After reading the data below, copy out every line that contains the word "entry".

## Dataset entries
━━━━━━━━━━
===== src/rtl/core/kmg_ram.sv =====
module kmg_ram #(
	parameter int WIDTH = 16,
	parameter int DEPTH = 4096
) (
	input  logic                     clk,
	input  logic                     we,
	input  logic [$clog2(DEPTH)-1:0] waddr,
	input  logic [WIDTH-1:0]         wdata,
	input  logic [$clog2(DEPTH)-1:0] raddr,
	output logic [WIDTH-1:0]         rdata
);
	logic [WIDTH-1:0] mem [DEPTH];

	always_ff @(posedge clk) begin
		if (we)
			mem[waddr] <= wdata;
		rdata <= mem[raddr];
	end
endmodule


===== src/rtl/core/kmg_seq.sv =====
// Sequencer: one matrix entry per cycle through a shared min/add/compare datapath.
module kmg_seq (
	input  logic                    clk,
	input  logic                    arst_n,
	input  kmg_pkg::kmg_cfg_t       cfg,
	input  logic                    start,
	output logic                    busy,
	output logic [kmg_pkg::AW-1:0]  raddr,
	input  logic [kmg_pkg::DIST_WIDTH-1:0] rdata,
	output logic                    res_valid,
	input  logic                    res_ready,
	output kmg_pkg::kmg_res_t       res
);
	import kmg_pkg::*;

	kmg_state_t state_q, state_d;
	logic [6:0] ci_q, fj_q;          // walk counters (hold count value)
	logic [CW-1:0] rd_ci_s1;         // client of entry in flight
	logic rd_v_s1;
	logic [COSTW-1:0] sum_q, best_cost_q, cur_cost_q;
	logic [FW-1:0] best_j_q;
	logic found_q;
	logic [6:0] round_q, opened_q;
	logic [MAX_FACILITIES-1:0] open_q;
	logic [TOTW-1:0] total_q;
	logic [BDW-1:0] abd_q;
	logic [FW-1:0] abf_q, rd_f_s1;

	logic [BDW-1:0] d_ext, cur_bd, mn, bd_rdata, bd_wdata, asg_b;
	logic [FW-1:0] bf_rdata, asg_f;
	logic [CW-1:0] bd_raddr, bd_waddr;
	logic bd_we, bf_we;
	logic lt, last_c, last_f;
	logic [6:0] ci_nx;

	assign d_ext  = {1'b0, rdata};
	// nothing is open before the first update: every client is still unreached
	assign cur_bd = (round_q == '0) ? '1 : bd_rdata;
	// shared compare unit
	assign lt = (state_q == ST_ASSIGN || state_q == ST_ASSIGN_DRAIN) ?
		(d_ext < abd_q) : (d_ext < cur_bd);
	assign mn = lt ? d_ext : cur_bd;

	assign ci_nx  = ci_q + 7'd1;
	assign last_c = (ci_nx == cfg.nc);
	assign last_f = (fj_q + 7'd1 == cfg.nf);

	always_comb begin
		state_d = state_q;
		unique case (state_q)
			ST_IDLE:  if (start) state_d = ST_INIT;
			ST_INIT:  state_d = ST_EVAL;
			ST_EVAL:  if (open_q[fj_q[FW-1:0]] || last_c) state_d = ST_DRAIN;
			ST_DRAIN: state_d = last_f ? ST_PICK : ST_EVAL;
			ST_PICK:  state_d = (found_q) ? ST_UPD : ST_ASSIGN;
			ST_UPD:   if (last_c) state_d = ST_UPD_DRAIN;
			ST_UPD_DRAIN: state_d = (round_q + 7'd1 == cfg.k || opened_q == cfg.nf)
				? ST_ASSIGN : ST_EVAL;
			ST_ASSIGN: if (last_f) state_d = ST_ASSIGN_DRAIN;
			ST_ASSIGN_DRAIN: state_d = last_c ? ST_FETCH : ST_ASSIGN;
			ST_FETCH: state_d = ST_EMIT;
			ST_EMIT:  if (res_ready && last_c) state_d = ST_IDLE;
			default:  state_d = ST_IDLE;
		endcase
	end

	always_ff @(posedge clk or negedge arst_n) begin
		if (!arst_n) state_q <= ST_IDLE;
		else state_q <= state_d;
	end

	always_comb begin
		raddr = {ci_q[CW-1:0], fj_q[FW-1:0]};
	end

	// per-client store: read ahead so the row on the output matches ci_q
	always_comb begin
		bd_raddr = ci_q[CW-1:0];
		if (state_q == ST_EMIT && res_ready) bd_raddr = ci_nx[CW-1:0];
	end

	always_comb begin
		asg_b = abd_q;
		asg_f = abf_q;
		if (rd_v_s1 && lt) begin
			asg_b = d_ext;
			asg_f = rd_f_s1;
		end
		if (asg_b == '1) asg_b = '0;
		bd_we = 1'b0;
		bd_waddr = rd_ci_s1;
		bd_wdata = mn;
		bf_we = 1'b0;
		if ((state_q == ST_UPD && rd_v_s1) || state_q == ST_UPD_DRAIN) bd_we = 1'b1;
		if (state_q == ST_ASSIGN_DRAIN) begin
			bd_we = 1'b1;
			bd_waddr = ci_q[CW-1:0];
			bd_wdata = asg_b;
			bf_we = 1'b1;
		end
	end

	kmg_ram #(.WIDTH(BDW), .DEPTH(MAX_CLIENTS)) u_bd (
		.clk, .we(bd_we), .waddr(bd_waddr), .wdata(bd_wdata),
		.raddr(bd_raddr), .rdata(bd_rdata));

	kmg_ram #(.WIDTH(FW), .DEPTH(MAX_CLIENTS)) u_bf (
		.clk, .we(bf_we), .waddr(ci_q[CW-1:0]), .wdata(asg_f),
		.raddr(bd_raddr), .rdata(bf_rdata));

	always_ff @(posedge clk or negedge arst_n) begin
		if (!arst_n) begin
			ci_q <= '0; fj_q <= '0; rd_v_s1 <= 1'b0; round_q <= '0; opened_q <= '0;
			open_q <= '0; found_q <= 1'b0;
			rd_ci_s1 <= '0; rd_f_s1 <= '0; best_j_q <= '0;
			sum_q <= '0; best_cost_q <= '1; cur_cost_q <= '1;
			total_q <= '0; abd_q <= '1; abf_q <= '0;
		end else begin
			rd_v_s1 <= 1'b0;
			unique case (state_q)
				ST_IDLE: begin
					ci_q <= '0; fj_q <= '0;
				end
				ST_INIT: begin
					open_q <= '0; round_q <= '0; opened_q <= '0; found_q <= 1'b0;
					cur_cost_q <= '1; best_cost_q <= '1; sum_q <= '0;
				end
				ST_EVAL: begin
					// skip open facility: no reads
					if (!open_q[fj_q[FW-1:0]]) begin
						rd_v_s1 <= 1'b1;
						rd_ci_s1 <= ci_q[CW-1:0];
						ci_q <= last_c ? '0 : ci_nx;
					end
					if (rd_v_s1) sum_q <= sum_q + COSTW'(mn);
				end
				ST_DRAIN: begin
					logic [COSTW-1:0] s;
					s = rd_v_s1 ? sum_q + COSTW'(mn) : sum_q;
					if (!open_q[fj_q[FW-1:0]] && s < best_cost_q) begin
						best_cost_q <= s; best_j_q <= fj_q[FW-1:0]; found_q <= 1'b1;
					end
					sum_q <= '0; ci_q <= '0;
					fj_q <= last_f ? '0 : fj_q + 7'd1;
				end
				ST_PICK: begin
					if (found_q) begin
						open_q[best_j_q] <= 1'b1;
						opened_q <= opened_q + 7'd1;
						cur_cost_q <= best_cost_q;
						fj_q <= 7'(best_j_q);
					end
					ci_q <= '0;
				end
				ST_UPD: begin
					rd_v_s1 <= 1'b1;
					rd_ci_s1 <= ci_q[CW-1:0];
					ci_q <= last_c ? '0 : ci_nx;
				end
				ST_UPD_DRAIN: begin
					round_q <= round_q + 7'd1;
					found_q <= 1'b0;
					best_cost_q <= cur_cost_q;
					fj_q <= '0; ci_q <= '0;
					abd_q <= '1; total_q <= '0;
				end
				ST_ASSIGN: begin
					rd_v_s1 <= open_q[fj_q[FW-1:0]];
					rd_f_s1 <= fj_q[FW-1:0];
					fj_q <= last_f ? '0 : fj_q + 7'd1;
					if (rd_v_s1 && lt) begin abd_q <= d_ext; abf_q <= rd_f_s1; end
					if (fj_q == '0) begin abd_q <= '1; abf_q <= '0; end
				end
				ST_ASSIGN_DRAIN: begin
					total_q <= total_q + TOTW'(asg_b);
					abd_q <= '1; abf_q <= '0;
					ci_q <= last_c ? '0 : ci_nx;
				end
				ST_EMIT: begin
					if (res_ready) ci_q <= ci_nx;
				end
				default: ;
			endcase
			if (state_q == ST_PICK && !found_q) begin
				fj_q <= '0; abd_q <= '1; abf_q <= '0; total_q <= '0;
			end
		end
	end

	assign busy = (state_q != ST_IDLE);
	assign res_valid = (state_q == ST_EMIT);
	assign res.client_id = ci_q[CW-1:0];
	assign res.assigned_facility = bf_rdata;
	assign res.client_distance = bd_rdata[DIST_WIDTH-1:0];
	assign res.cost_sum = total_q;
	assign res.opened_count = opened_q;
	assign res.last = last_c;

	a_emit_busy: assert property (@(posedge clk) disable iff (!arst_n)
		res_valid |-> busy) else $error("emit while idle");
	a_opened_le_k: assert property (@(posedge clk) disable iff (!arst_n)
		res_valid |-> (opened_q <= cfg.k && opened_q != '0))
		else $error("opened count out of range");
	a_last_idle: assert property (@(posedge clk) disable iff (!arst_n)
		(res_valid && res_ready && res.last) |=> state_q == ST_IDLE)
		else $error("no idle after last row");
endmodule
File: src/rtl/core/kmg_cfg.sv
module kmg_cfg (
	input  logic                    clk,
	input  logic                    arst_n,
	input  logic                    psel,
	input  logic                    penable,
	input  logic                    pwrite,
	input  logic [kmg_pkg::PAW-1:0] paddr,
	input  logic [31:0]             pwdata,
	output logic [31:0]             prdata,
	output logic                    pready,
	output kmg_pkg::kmg_cfg_t       cfg
);
	import kmg_pkg::*;

	logic [6:0] nc_q, nf_q, k_q;
	logic wr;

	assign pready = 1'b1;
	assign wr = psel && penable && pwrite;

	always_ff @(posedge clk or negedge arst_n) begin
		if (!arst_n) begin
			nc_q <= 7'd1;
			nf_q <= 7'd1;
			k_q  <= 7'd1;
		end else if (wr) begin
			if (paddr == REG_CLIENTS)    nc_q <= pwdata[6:0];
			if (paddr == REG_FACILITIES) nf_q <= pwdata[6:0];
			if (paddr == REG_LIMIT)      k_q  <= pwdata[6:0];
		end
	end

	always_comb begin
		prdata = '0;
		if (paddr == REG_CLIENTS)         prdata[6:0] = nc_q;
		else if (paddr == REG_FACILITIES) prdata[6:0] = nf_q;
		else if (paddr == REG_LIMIT)      prdata[6:0] = k_q;
	end

	assign cfg.nc = clamp_cnt(nc_q, MAX_CLIENTS);
	assign cfg.nf = clamp_cnt(nf_q, MAX_FACILITIES);
	assign cfg.k  = clamp_cnt(k_q, MAX_FACILITIES);
endmodule
--- src/design/dense_layer_engine_defines.svh ---
// dense_layer_engine_defines.svh
// assertion macros for the dense layer engine
// expects i_clk and i_rst_n in the scope of use
`ifndef DENSE_LAYER_ENGINE_DEFINES_SVH
`define DENSE_LAYER_ENGINE_DEFINES_SVH
`ifndef SYNTHESIS
`define DLE_ASSERT(lbl, prop) \
    lbl: assert property (@(posedge i_clk) disable iff (!i_rst_n) prop) \
        else $error("dle assertion failed");
`define DLE_ASSERT_ALWAYS(lbl, prop) \
    lbl: assert property (@(posedge i_clk) prop) \
        else $error("dle assertion failed");
`else
`define DLE_ASSERT(lbl, prop)
`define DLE_ASSERT_ALWAYS(lbl, prop)
`endif
`endif

--- src/design/dle_ram.sv ---
// dle_ram.sv
// generic single write port, single read port ram with registered read
// no dependencies
module dle_ram #(
    parameter int WIDTH = 16,
    parameter int DEPTH = 16
) (
    input  logic                                      i_clk,
    input  logic                                      i_we,
    input  logic [((DEPTH > 1) ? $clog2(DEPTH) : 1)-1:0] i_waddr,
    input  logic [WIDTH-1:0]                          i_wdata,
    input  logic [((DEPTH > 1) ? $clog2(DEPTH) : 1)-1:0] i_raddr,
    output logic [WIDTH-1:0]                          o_rdata
);
    logic [WIDTH-1:0] r_mem [DEPTH];
    logic [WIDTH-1:0] r_rdata;

    always_ff @(posedge i_clk) begin
        if (i_we) begin
            r_mem[i_waddr] <= i_wdata;
        end
        r_rdata <= r_mem[i_raddr];
    end

    assign o_rdata = r_rdata;
endmodule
━━━━━━━━━━
## SOLUTION TO THE PROBLEM
// Sequencer: one matrix entry per cycle through a shared min/add/compare datapath.
	logic [CW-1:0] rd_ci_s1;         // client of entry in flight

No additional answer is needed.